- Global food insecurity has risen substantially across the world due to extreme weather events, climate change and conflict.
- A new report by IPES-Food shows how territorial markets, which are embedded in the culture of African communities, can increase food security and boost climate resilience.
- According to researchers, territorial markets are more accessible and affordable to low-income populations and are more flexible than supermarkets in providing a diversity of indigenous climate-resilient foods.
- Yet a lack of infrastructure, investment and government support present barriers to territorial markets and their ability to deliver the benefits they can bring.
Zimbabwe’s Mbare agricultural market in Harare, the biggest local market in the country’s capital city, opens at 5 a.m. and bustles. Between morning and noon, traders arrive from different parts of the country with more than 100 varieties of vegetables and fruits that need to be sorted for redistribution to other trading markets. In Mbare, prices are decided early in the morning by traders who compare volumes and types of products day by day, depending on the season and climate. Calls, shouts, haggling fill the air. Eye rolls ensue. Prices can change every day.
Charles Dhewa, chief executive officer of Knowledge Transfer Africa (KTA), a rural and agricultural development organization, buys his food from Mbare market. One of the strengths of these local African markets is the large volume and diversity of food they can sell, Dhewa said. Whereas other supermarkets in Harare, for instance, supply only 10 tons of potatoes a day, Mbare market supplies more than 800 tons.
“The more food that comes in, the more people can get nutrition,” he said. “When there’s more food, the prices are also managed, which means low-income people can also afford the food.”
As international agencies around the world continue to sound an alarm over surges in food insecurity, a new report published July 2 says that investing in these “territorial markets” — already embedded in Africa’s cultural fabric — is a solution. These markets can increase self-sufficiency, food security and climate resilience as extreme hunger and malnutrition affect millions, the authors told Mongabay.

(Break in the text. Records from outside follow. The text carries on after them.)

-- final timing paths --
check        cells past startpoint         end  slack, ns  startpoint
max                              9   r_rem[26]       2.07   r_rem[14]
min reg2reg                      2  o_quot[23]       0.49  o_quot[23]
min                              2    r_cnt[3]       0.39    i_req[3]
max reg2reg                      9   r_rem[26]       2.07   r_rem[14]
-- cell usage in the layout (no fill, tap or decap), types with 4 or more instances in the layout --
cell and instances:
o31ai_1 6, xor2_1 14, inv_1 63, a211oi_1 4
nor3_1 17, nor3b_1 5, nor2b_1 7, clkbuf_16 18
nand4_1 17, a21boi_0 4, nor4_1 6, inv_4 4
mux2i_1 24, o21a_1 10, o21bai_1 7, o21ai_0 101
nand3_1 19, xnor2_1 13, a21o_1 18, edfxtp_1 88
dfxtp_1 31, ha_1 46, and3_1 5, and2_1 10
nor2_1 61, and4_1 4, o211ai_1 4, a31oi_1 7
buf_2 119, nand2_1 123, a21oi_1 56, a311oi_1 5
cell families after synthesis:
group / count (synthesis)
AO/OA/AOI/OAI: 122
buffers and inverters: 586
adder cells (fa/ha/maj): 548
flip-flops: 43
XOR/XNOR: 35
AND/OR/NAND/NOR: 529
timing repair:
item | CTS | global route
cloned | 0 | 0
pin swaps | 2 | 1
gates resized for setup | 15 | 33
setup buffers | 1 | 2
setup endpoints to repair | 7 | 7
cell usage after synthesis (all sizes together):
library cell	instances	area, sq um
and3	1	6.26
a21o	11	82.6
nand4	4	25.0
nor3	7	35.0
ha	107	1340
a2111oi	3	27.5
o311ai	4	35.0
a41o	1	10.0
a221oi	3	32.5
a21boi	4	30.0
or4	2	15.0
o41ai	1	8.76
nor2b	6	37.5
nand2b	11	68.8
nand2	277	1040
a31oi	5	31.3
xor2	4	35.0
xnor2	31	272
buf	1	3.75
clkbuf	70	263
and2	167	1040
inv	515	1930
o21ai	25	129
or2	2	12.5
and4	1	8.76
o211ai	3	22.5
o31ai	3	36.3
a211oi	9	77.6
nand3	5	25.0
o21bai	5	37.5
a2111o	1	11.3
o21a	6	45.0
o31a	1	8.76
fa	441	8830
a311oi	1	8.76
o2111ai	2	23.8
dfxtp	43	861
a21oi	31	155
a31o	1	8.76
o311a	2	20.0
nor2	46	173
**config.mk**
```make
export PLATFORM = sky130hd
export DESIGN_NAME = usb_control_request_responder_flat
export DESIGN_NICKNAME = d
export VERILOG_FILES = /design/src/ucrr_pkg.sv /design/src/ucrr_if.sv /design/src/usb_control_request_responder.sv /design/src/ucrr_ctrl.sv /design/src/ucrr_dp.sv /design/src/flat_wrapper.sv
export VERILOG_INCLUDE_DIRS = /design/src /design/src/src
export SDC_FILE = /design/constraint.sdc
export NUM_CORES = 1
export LEC_CHECK = 0
export ABC_AREA = 1
export BUFFER_PORTS_ARGS = -buffer_cell sky130_fd_sc_hd__buf_2
export CAP_MARGIN = 0
export CELL_PAD_IN_SITES_DETAIL_PLACEMENT = 0
export CELL_PAD_IN_SITES_GLOBAL_PLACEMENT = 2
export CORE_ASPECT_RATIO = 0.5
export CORE_MARGIN = 5
export CORE_UTILIZATION = 30
export DETAILED_ROUTE_END_ITERATION = 10
export HOLD_SLACK_MARGIN = 0.06
export PLACE_DENSITY_LB_ADDON = 0.1
export SYNTH_ARGS = -nofsm -noshare
export SYNTH_HDL_FRONTEND = slang
export SYNTH_HIERARCHICAL = 1
export SYNTH_SLANG_ARGS = --single-unit
```
**constraint.sdc**
```tcl
create_clock -name clk_i -period 2.75 [get_ports clk_i]
set_clock_uncertainty 0.05 [all_clocks]
set_input_delay 0.4125 -clock clk_i [delete_from_list [all_inputs] [get_ports clk_i]]
set_output_delay 0.4125 -clock clk_i [all_outputs]
set_load 0.01 [all_outputs]
```
**src/usb_control_request_responder_macros.svh**
```systemverilog
// Assertion macros for the endpoint 0 request responder.
// Expects clk_i and rst_ni in the scope of use.
`ifndef USB_CONTROL_REQUEST_RESPONDER_MACROS_SVH
`define USB_CONTROL_REQUEST_RESPONDER_MACROS_SVH

// Same-cycle implication.
`define UCRR_ASSERT_NOW(lbl, ante, cons) \
  lbl: assert property (@(posedge clk_i) disable iff (!rst_ni) (ante) |-> (cons)) \
    else $error("ucrr assertion failed");

// Next-cycle implication.
`define UCRR_ASSERT_NEXT(lbl, ante, cons) \
  lbl: assert property (@(posedge clk_i) disable iff (!rst_ni) (ante) |=> (cons)) \
    else $error("ucrr assertion failed");

`endif

```
**src/ucrr_pkg.sv**
```systemverilog
// Shared types, codes and descriptor ROM for the endpoint 0 request responder.
// No dependencies.
package ucrr_pkg;

  localparam int unsigned MaxResponseDef = 64;
  localparam int unsigned StringCount    = 4;
  localparam int unsigned RomStrings     = 4;
  localparam int unsigned StrMax         = 17;
  localparam int unsigned FullW          = 7;
  localparam int unsigned PosW           = 6;
  localparam int unsigned CfgIdxW        = 2;

  localparam logic [CfgIdxW-1:0] CfgVendorId  = 2'd0;
  localparam logic [CfgIdxW-1:0] CfgProductId = 2'd1;

  localparam logic [15:0] VendorIdRst  = 16'h18D1;
  localparam logic [15:0] ProductIdRst = 16'h4EE7;

  localparam logic [7:0] ReqGetStatus     = 8'h00;
  localparam logic [7:0] ReqClearFeature  = 8'h01;
  localparam logic [7:0] ReqSetFeature    = 8'h03;
  localparam logic [7:0] ReqSetAddress    = 8'h05;
  localparam logic [7:0] ReqGetDescriptor = 8'h06;
  localparam logic [7:0] ReqGetConfig     = 8'h08;
  localparam logic [7:0] ReqSetConfig     = 8'h09;

  localparam logic [7:0] DescDevice = 8'd1;
  localparam logic [7:0] DescConfig = 8'd2;
  localparam logic [7:0] DescString = 8'd3;

  localparam logic [FullW-1:0] DevLen = 7'd18;
  localparam logic [FullW-1:0] CfgLen = 7'd32;

  typedef enum logic [1:0] {
    ACT_STALL  = 2'd0,
    ACT_STATUS = 2'd1,
    ACT_DATA   = 2'd2,
    ACT_RESET  = 2'd3
  } act_e;

  typedef enum logic [2:0] {
    SRC_ZERO   = 3'd0,
    SRC_DEV    = 3'd1,
    SRC_CFG    = 3'd2,
    SRC_STR    = 3'd3,
    SRC_GETCFG = 3'd4
  } src_e;

  typedef struct packed {
    logic accept;
    logic emit;
  } ucrr_cmd_t;

  typedef struct packed {
    logic out_free;
    logic last;
  } ucrr_sts_t;

  localparam logic [7:0] CfgRom [32] = '{
    8'h09, 8'h02, 8'h20, 8'h00, 8'h01, 8'h01, 8'h00, 8'hC0, 8'hFA,
    8'h09, 8'h04, 8'h00, 8'h00, 8'h02, 8'hFF, 8'h42, 8'h01, 8'h00,
    8'h07, 8'h05, 8'h81, 8'h02, 8'h00, 8'h04, 8'h00,
    8'h07, 8'h05, 8'h02, 8'h02, 8'h00, 8'h04, 8'h00
  };

  localparam logic [7:0] StrLen [RomStrings] = '{8'd0, 8'd15, 8'd17, 8'd15};

  localparam logic [7:0] StrText [RomStrings][StrMax] = '{
    '{8'h00, 8'h00, 8'h00, 8'h00, 8'h00, 8'h00, 8'h00, 8'h00, 8'h00,
      8'h00, 8'h00, 8'h00, 8'h00, 8'h00, 8'h00, 8'h00, 8'h00},
    '{8'h43, 8'h72, 8'h69, 8'h6D, 8'h73, 8'h6F, 8'h6E, 8'h20, 8'h50,
      8'h72, 8'h6F, 8'h6A, 8'h65, 8'h63, 8'h74, 8'h00, 8'h00},
    '{8'h43, 8'h72, 8'h69, 8'h6D, 8'h73, 8'h6F, 8'h6E, 8'h20, 8'h4F,
      8'h53, 8'h20, 8'h44, 8'h65, 8'h76, 8'h69, 8'h63, 8'h65},
    '{8'h43, 8'h52, 8'h49, 8'h4D, 8'h53, 8'h4F, 8'h4E, 8'h44, 8'h45,
      8'h41, 8'h44, 8'h42, 8'h45, 8'h45, 8'h46, 8'h00, 8'h00}
  };

  function automatic logic [7:0] dev_byte(logic [PosW-1:0] pos, logic [15:0] vid,
                                          logic [15:0] pid);
    logic [7:0] b;
    case (pos)
      6'd0:    b = 8'h12;
      6'd1:    b = 8'h01;
      6'd2:    b = 8'h01;
      6'd3:    b = 8'h02;
      6'd7:    b = 8'h40;
      6'd8:    b = vid[7:0];
      6'd9:    b = vid[15:8];
      6'd10:   b = pid[7:0];
      6'd11:   b = pid[15:8];
      6'd13:   b = 8'h01;
      6'd14:   b = 8'h01;
      6'd15:   b = 8'h02;
      6'd16:   b = 8'h03;
      6'd17:   b = 8'h01;
      default: b = 8'h00;
    endcase
    return b;
  endfunction

  // Total descriptor length; the language id descriptor is fixed at four bytes.
  function automatic logic [FullW-1:0] str_full(logic [1:0] idx);
    logic [FullW-1:0] f;
    if (idx == 2'd0) begin
      f = 7'd4;
    end else begin
      f = 7'd2 + {StrLen[idx][5:0], 1'b0};
    end
    return f;
  endfunction

  // UTF-16LE string descriptor byte; high bytes of each code unit are zero.
  function automatic logic [7:0] str_byte(logic [1:0] idx, logic [PosW-1:0] pos);
    logic [7:0] b;
    logic [4:0] ci;
    ci = pos[5:1] - 5'd1;
    b  = 8'h00;
    if (idx == 2'd0) begin
      case (pos)
        6'd0:    b = 8'h04;
        6'd1:    b = 8'h03;
        6'd2:    b = 8'h09;
        6'd3:    b = 8'h04;
        default: b = 8'h00;
      endcase
    end else if (pos == 6'd0) begin
      b = {1'b0, str_full(idx)};
    end else if (pos == 6'd1) begin
      b = 8'h03;
    end else if (!pos[0] && (ci < 5'(StrMax))) begin
      b = StrText[idx][ci];
    end
    return b;
  endfunction

endpackage

```
**src/ucrr_if.sv**
```systemverilog
// Request and response channel interfaces for the endpoint 0 responder.
// No dependencies.
interface ucrr_req_if;
  logic        valid;
  logic        ready;
  logic        req_type;
  logic [7:0]  request_type_bits;
  logic [7:0]  request_code;
  logic [15:0] request_value;
  logic [15:0] request_index;
  logic [15:0] request_length;

  modport source (output valid, req_type, request_type_bits, request_code, request_value,
                  request_index, request_length, input ready);
  modport sink (input valid, req_type, request_type_bits, request_code, request_value,
                request_index, request_length, output ready);
endinterface

interface ucrr_rsp_if;
  logic        valid;
  logic        ready;
  logic [1:0]  action;
  logic [7:0]  data_byte;
  logic        last;
  logic [6:0]  device_address;
  logic [15:0] configuration_value;
  logic        bulk_enabled;

  modport source (output valid, action, data_byte, last, device_address,
                  configuration_value, bulk_enabled, input ready);
  modport sink (input valid, action, data_byte, last, device_address,
                configuration_value, bulk_enabled, output ready);
endinterface

```
**src/usb_control_request_responder.sv**
```systemverilog
// Top level of the endpoint 0 standard request responder.
// Depends on ucrr_pkg, ucrr_if, ucrr_ctrl, ucrr_dp and the assertion macros header.
//
//  channel  dir  handshake     payload
//  req_i    in   valid/ready   req_type, request_type_bits, code, value, index, length
//  rsp_o    out  valid/ready   action, data_byte, last, address, config value, bulk flag
//  cfg      in   cfg_we_i      cfg_idx_i selects vendor id or product id, cfg_wdata_i
//
// An item is accepted first, then its results go out in order whenever the output register
// is free, up to MAX_RESPONSE data bytes; the byte counter feeding the single output
// register paces them. A new item is taken once its predecessor's last result is in the
// output register. Sink stalls hold the output register and pause the counter.
// Reset is asynchronous; there is no clearing pass, the block is ready right after reset.
`include "usb_control_request_responder_macros.svh"

module usb_control_request_responder import ucrr_pkg::*; #(
  parameter int unsigned MAX_RESPONSE = MaxResponseDef
) (
  input  logic               clk_i,
  input  logic               rst_ni,
  input  logic               cfg_we_i,
  input  logic [CfgIdxW-1:0] cfg_idx_i,
  input  logic [15:0]        cfg_wdata_i,
  ucrr_req_if.sink           req_i,
  ucrr_rsp_if.source         rsp_o
);

  ucrr_cmd_t cmd;
  ucrr_sts_t sts;

  ucrr_ctrl u_ctrl (
    .clk_i       (clk_i),
    .rst_ni      (rst_ni),
    .req_valid_i (req_i.valid),
    .req_ready_o (req_i.ready),
    .sts_i       (sts),
    .cmd_o       (cmd)
  );

  ucrr_dp #(
    .MaxResponse (MAX_RESPONSE)
  ) u_dp (
    .clk_i        (clk_i),
    .rst_ni       (rst_ni),
    .cfg_we_i     (cfg_we_i),
    .cfg_idx_i    (cfg_idx_i),
    .cfg_wdata_i  (cfg_wdata_i),
    .cmd_i        (cmd),
    .sts_o        (sts),
    .req_type_i   (req_i.req_type),
    .req_code_i   (req_i.request_code),
    .req_value_i  (req_i.request_value),
    .req_length_i (req_i.request_length),
    .out_valid_o  (rsp_o.valid),
    .out_ready_i  (rsp_o.ready),
    .out_action_o (rsp_o.action),
    .out_data_o   (rsp_o.data_byte),
    .out_last_o   (rsp_o.last),
    .out_addr_o   (rsp_o.device_address),
    .out_conf_o   (rsp_o.configuration_value),
    .out_bulk_o   (rsp_o.bulk_enabled)
  );

  `UCRR_ASSERT_NEXT(a_busy_after_accept, cmd.accept, !req_i.ready)
  `UCRR_ASSERT_NEXT(a_idle_after_last, cmd.emit && sts.last, req_i.ready)
  `UCRR_ASSERT_NOW(a_single_is_last, rsp_o.valid && rsp_o.action != ACT_DATA, rsp_o.last)

endmodule

```
**src/ucrr_ctrl.sv**
```systemverilog
// Sequencer for the endpoint 0 responder: takes an item, then paces its results.
// Depends on ucrr_pkg.
module ucrr_ctrl import ucrr_pkg::*; (
  input  logic      clk_i,
  input  logic      rst_ni,
  input  logic      req_valid_i,
  output logic      req_ready_o,
  input  ucrr_sts_t sts_i,
  output ucrr_cmd_t cmd_o
);

  typedef enum logic [1:0] {
    ST_IDLE = 2'b01,
    ST_BUSY = 2'b10
  } state_e;

  state_e state_q, state_d;

  assign req_ready_o  = (state_q == ST_IDLE);
  assign cmd_o.accept = req_valid_i && req_ready_o;
  assign cmd_o.emit   = (state_q == ST_BUSY) && sts_i.out_free;

  always_comb begin
    state_d = state_q;
    case (state_q)
      ST_IDLE: begin
        if (cmd_o.accept) state_d = ST_BUSY;
      end
      ST_BUSY: begin
        if (cmd_o.emit && sts_i.last) state_d = ST_IDLE;
      end
      default: state_d = ST_IDLE;
    endcase
  end

  always_ff @(posedge clk_i or negedge rst_ni) begin
    if (!rst_ni) begin
      state_q <= ST_IDLE;
    end else begin
      state_q <= state_d;
    end
  end

endmodule

```
**src/ucrr_dp.sv**
```systemverilog
// Datapath: request decode, device state, byte counter, ROM select, output register.
// Depends on ucrr_pkg.
module ucrr_dp import ucrr_pkg::*; #(
  parameter int unsigned MaxResponse = MaxResponseDef
) (
  input  logic               clk_i,
  input  logic               rst_ni,
  input  logic               cfg_we_i,
  input  logic [CfgIdxW-1:0] cfg_idx_i,
  input  logic [15:0]        cfg_wdata_i,
  input  ucrr_cmd_t          cmd_i,
  output ucrr_sts_t          sts_o,
  input  logic               req_type_i,
  input  logic [7:0]         req_code_i,
  input  logic [15:0]        req_value_i,
  input  logic [15:0]        req_length_i,
  output logic               out_valid_o,
  input  logic               out_ready_i,
  output logic [1:0]         out_action_o,
  output logic [7:0]         out_data_o,
  output logic               out_last_o,
  output logic [6:0]         out_addr_o,
  output logic [15:0]        out_conf_o,
  output logic               out_bulk_o
);

  localparam int unsigned LenW = $clog2(MaxResponse + 1);
  localparam int unsigned CntW = $clog2(MaxResponse);

  logic [15:0]     vid_q, pid_q;
  logic [6:0]      addr_q;
  logic [15:0]     conf_q;
  logic            bulk_q;
  logic [CntW-1:0] cnt_q;
  logic [LenW-1:0] len_q, len_d;
  act_e            act_q, act_d;
  src_e            src_q, src_d;
  logic [1:0]      sidx_q;

  logic             out_valid_q;
  act_e             oact_q;
  logic [7:0]       odata_q;
  logic             olast_q;
  logic [6:0]       oaddr_q;
  logic [15:0]      oconf_q;
  logic             obulk_q;

  logic [7:0]       dtype, didx;
  logic [FullW-1:0] full, lim;
  logic [PosW-1:0]  pos;
  logic [7:0]       rom_byte;
  logic             last;

  assign dtype = req_value_i[15:8];
  assign didx  = req_value_i[7:0];

  // Decode at accept: what to send and how many bytes.
  always_comb begin
    act_d = ACT_DATA;
    src_d = SRC_ZERO;
    full  = '0;
    lim   = '0;
    if (req_type_i) begin
      act_d = ACT_RESET;
    end else begin
      case (req_code_i)
        ReqGetDescriptor: begin
          if (dtype == DescDevice) begin
            src_d = SRC_DEV;
            full  = DevLen;
          end else if (dtype == DescConfig) begin
            src_d = SRC_CFG;
            full  = CfgLen;
          end else if (dtype == DescString && didx < 8'(RomStrings) &&
                       didx < 8'(StringCount)) begin
            src_d = SRC_STR;
            full  = str_full(didx[1:0]);
          end
          lim = (req_length_i < 16'(full)) ? req_length_i[FullW-1:0] : full;
        end
        ReqGetConfig: begin
          src_d = SRC_GETCFG;
          lim   = 7'd1;
        end
        ReqGetStatus: lim = 7'd2;
        ReqSetAddress, ReqSetConfig, ReqSetFeature, ReqClearFeature: lim = '0;
        default: act_d = ACT_STALL;
      endcase
    end
    len_d = (lim > FullW'(MaxResponse)) ? LenW'(MaxResponse) : LenW'(lim);
    if (act_d == ACT_DATA && len_d == '0) act_d = ACT_STATUS;
  end

  assign pos = PosW'(cnt_q);

  always_comb begin
    case (src_q)
      SRC_DEV:    rom_byte = dev_byte(pos, vid_q, pid_q);
      SRC_CFG:    rom_byte = CfgRom[pos[4:0]];
      SRC_STR:    rom_byte = str_byte(sidx_q, pos);
      SRC_GETCFG: rom_byte = conf_q[7:0];
      default:    rom_byte = 8'h00;
    endcase
  end

  assign last = (act_q != ACT_DATA) || ((LenW'(cnt_q) + LenW'(1)) == len_q);

  assign sts_o.out_free = !out_valid_q || out_ready_i;
  assign sts_o.last     = last;

  always_ff @(posedge clk_i or negedge rst_ni) begin
    if (!rst_ni) begin
      vid_q       <= VendorIdRst;
      pid_q       <= ProductIdRst;
      addr_q      <= '0;
      conf_q      <= '0;
      bulk_q      <= 1'b0;
      cnt_q       <= '0;
      out_valid_q <= 1'b0;
    end else begin
      if (cfg_we_i && cfg_idx_i == CfgVendorId) vid_q <= cfg_wdata_i;
      if (cfg_we_i && cfg_idx_i == CfgProductId) pid_q <= cfg_wdata_i;
      if (cmd_i.accept) begin
        cnt_q <= '0;
        if (req_type_i) begin
          addr_q <= '0;
        end else if (req_code_i == ReqSetAddress) begin
          addr_q <= req_value_i[6:0];
        end else if (req_code_i == ReqSetConfig) begin
          conf_q <= req_value_i;
          bulk_q <= 1'b1;
        end
      end
      if (cmd_i.emit) begin
        cnt_q       <= last ? '0 : cnt_q + CntW'(1);
        out_valid_q <= 1'b1;
      end else if (out_ready_i) begin
        out_valid_q <= 1'b0;
      end
    end
  end

  // Per-item decode results and output payload.
  always_ff @(posedge clk_i) begin
    if (cmd_i.accept) begin
      act_q  <= act_d;
      src_q  <= src_d;
      len_q  <= len_d;
      sidx_q <= didx[1:0];
    end
    if (cmd_i.emit) begin
      oact_q  <= act_q;
      odata_q <= (act_q == ACT_DATA) ? rom_byte : 8'h00;
      olast_q <= last;
      oaddr_q <= addr_q;
      oconf_q <= conf_q;
      obulk_q <= bulk_q;
    end
  end

  assign out_valid_o  = out_valid_q;
  assign out_action_o = oact_q;
  assign out_data_o   = odata_q;
  assign out_last_o   = olast_q;
  assign out_addr_o   = oaddr_q;
  assign out_conf_o   = oconf_q;
  assign out_bulk_o   = obulk_q;

endmodule

```
**src/flat_wrapper.sv**
```systemverilog
// flat-port wrapper written by rule: the top's interface ports become plain ports
module usb_control_request_responder_flat import ucrr_pkg::*;
#(
  parameter int unsigned MAX_RESPONSE = MaxResponseDef
)
  (clk_i, rst_ni, cfg_we_i, cfg_idx_i, cfg_wdata_i, req_i_valid, req_i_req_type, req_i_request_type_bits, req_i_request_code, req_i_request_value, req_i_request_index, req_i_request_length, req_i_ready, rsp_o_valid, rsp_o_action, rsp_o_data_byte, rsp_o_last, rsp_o_device_address, rsp_o_configuration_value, rsp_o_bulk_enabled, rsp_o_ready);
  ucrr_req_if req_i_i ();
  ucrr_rsp_if rsp_o_i ();
  input  logic clk_i;
  input  logic rst_ni;
  input  logic cfg_we_i;
  input  logic [CfgIdxW-1:0] cfg_idx_i;
  input  logic [15:0] cfg_wdata_i;
  input wire logic [$bits(req_i_i.valid)-1:0] req_i_valid;
  input wire logic [$bits(req_i_i.req_type)-1:0] req_i_req_type;
  input wire logic [$bits(req_i_i.request_type_bits)-1:0] req_i_request_type_bits;
  input wire logic [$bits(req_i_i.request_code)-1:0] req_i_request_code;
  input wire logic [$bits(req_i_i.request_value)-1:0] req_i_request_value;
  input wire logic [$bits(req_i_i.request_index)-1:0] req_i_request_index;
  input wire logic [$bits(req_i_i.request_length)-1:0] req_i_request_length;
  output wire logic [$bits(req_i_i.ready)-1:0] req_i_ready;
  output wire logic [$bits(rsp_o_i.valid)-1:0] rsp_o_valid;
  output wire logic [$bits(rsp_o_i.action)-1:0] rsp_o_action;
  output wire logic [$bits(rsp_o_i.data_byte)-1:0] rsp_o_data_byte;
  output wire logic [$bits(rsp_o_i.last)-1:0] rsp_o_last;
  output wire logic [$bits(rsp_o_i.device_address)-1:0] rsp_o_device_address;
  output wire logic [$bits(rsp_o_i.configuration_value)-1:0] rsp_o_configuration_value;
  output wire logic [$bits(rsp_o_i.bulk_enabled)-1:0] rsp_o_bulk_enabled;
  input wire logic [$bits(rsp_o_i.ready)-1:0] rsp_o_ready;
  assign req_i_i.valid = req_i_valid;
  assign req_i_i.req_type = req_i_req_type;
  assign req_i_i.request_type_bits = req_i_request_type_bits;
  assign req_i_i.request_code = req_i_request_code;
  assign req_i_i.request_value = req_i_request_value;
  assign req_i_i.request_index = req_i_request_index;
  assign req_i_i.request_length = req_i_request_length;
  assign req_i_ready = req_i_i.ready;
  assign rsp_o_valid = rsp_o_i.valid;
  assign rsp_o_action = rsp_o_i.action;
  assign rsp_o_data_byte = rsp_o_i.data_byte;
  assign rsp_o_last = rsp_o_i.last;
  assign rsp_o_device_address = rsp_o_i.device_address;
  assign rsp_o_configuration_value = rsp_o_i.configuration_value;
  assign rsp_o_bulk_enabled = rsp_o_i.bulk_enabled;
  assign rsp_o_i.ready = rsp_o_ready;
  usb_control_request_responder #(.MAX_RESPONSE(MAX_RESPONSE)) u_core (.clk_i(clk_i), .rst_ni(rst_ni), .cfg_we_i(cfg_we_i), .cfg_idx_i(cfg_idx_i), .cfg_wdata_i(cfg_wdata_i), .req_i(req_i_i), .rsp_o(rsp_o_i));
endmodule
```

For example, Zimbabwe is currently experiencing its worst drought in decades, impacting grain harvests across the country. Already, Russia’s invasion of Ukraine and the impacts on production and imports have increased the prices of certain products. According to Dhewa, in response, farmers in Zimbabwe began to grow more resilient indigenous grains, such as millet, which they could then sell in territorial markets.
Territorial markets tend to be closer to home, are largely or fully outside of corporate chains and mainly involve smallholders and other small-scale actors, such as traders, transporters and processors. Everyone in the community can participate in these markets, including farmers across different income levels, backgrounds and ages. Female sellers are also the common, de facto, feature. “By accommodating many farmers and many grades, farmers are able to earn an income and go back and produce,” Dhewa said.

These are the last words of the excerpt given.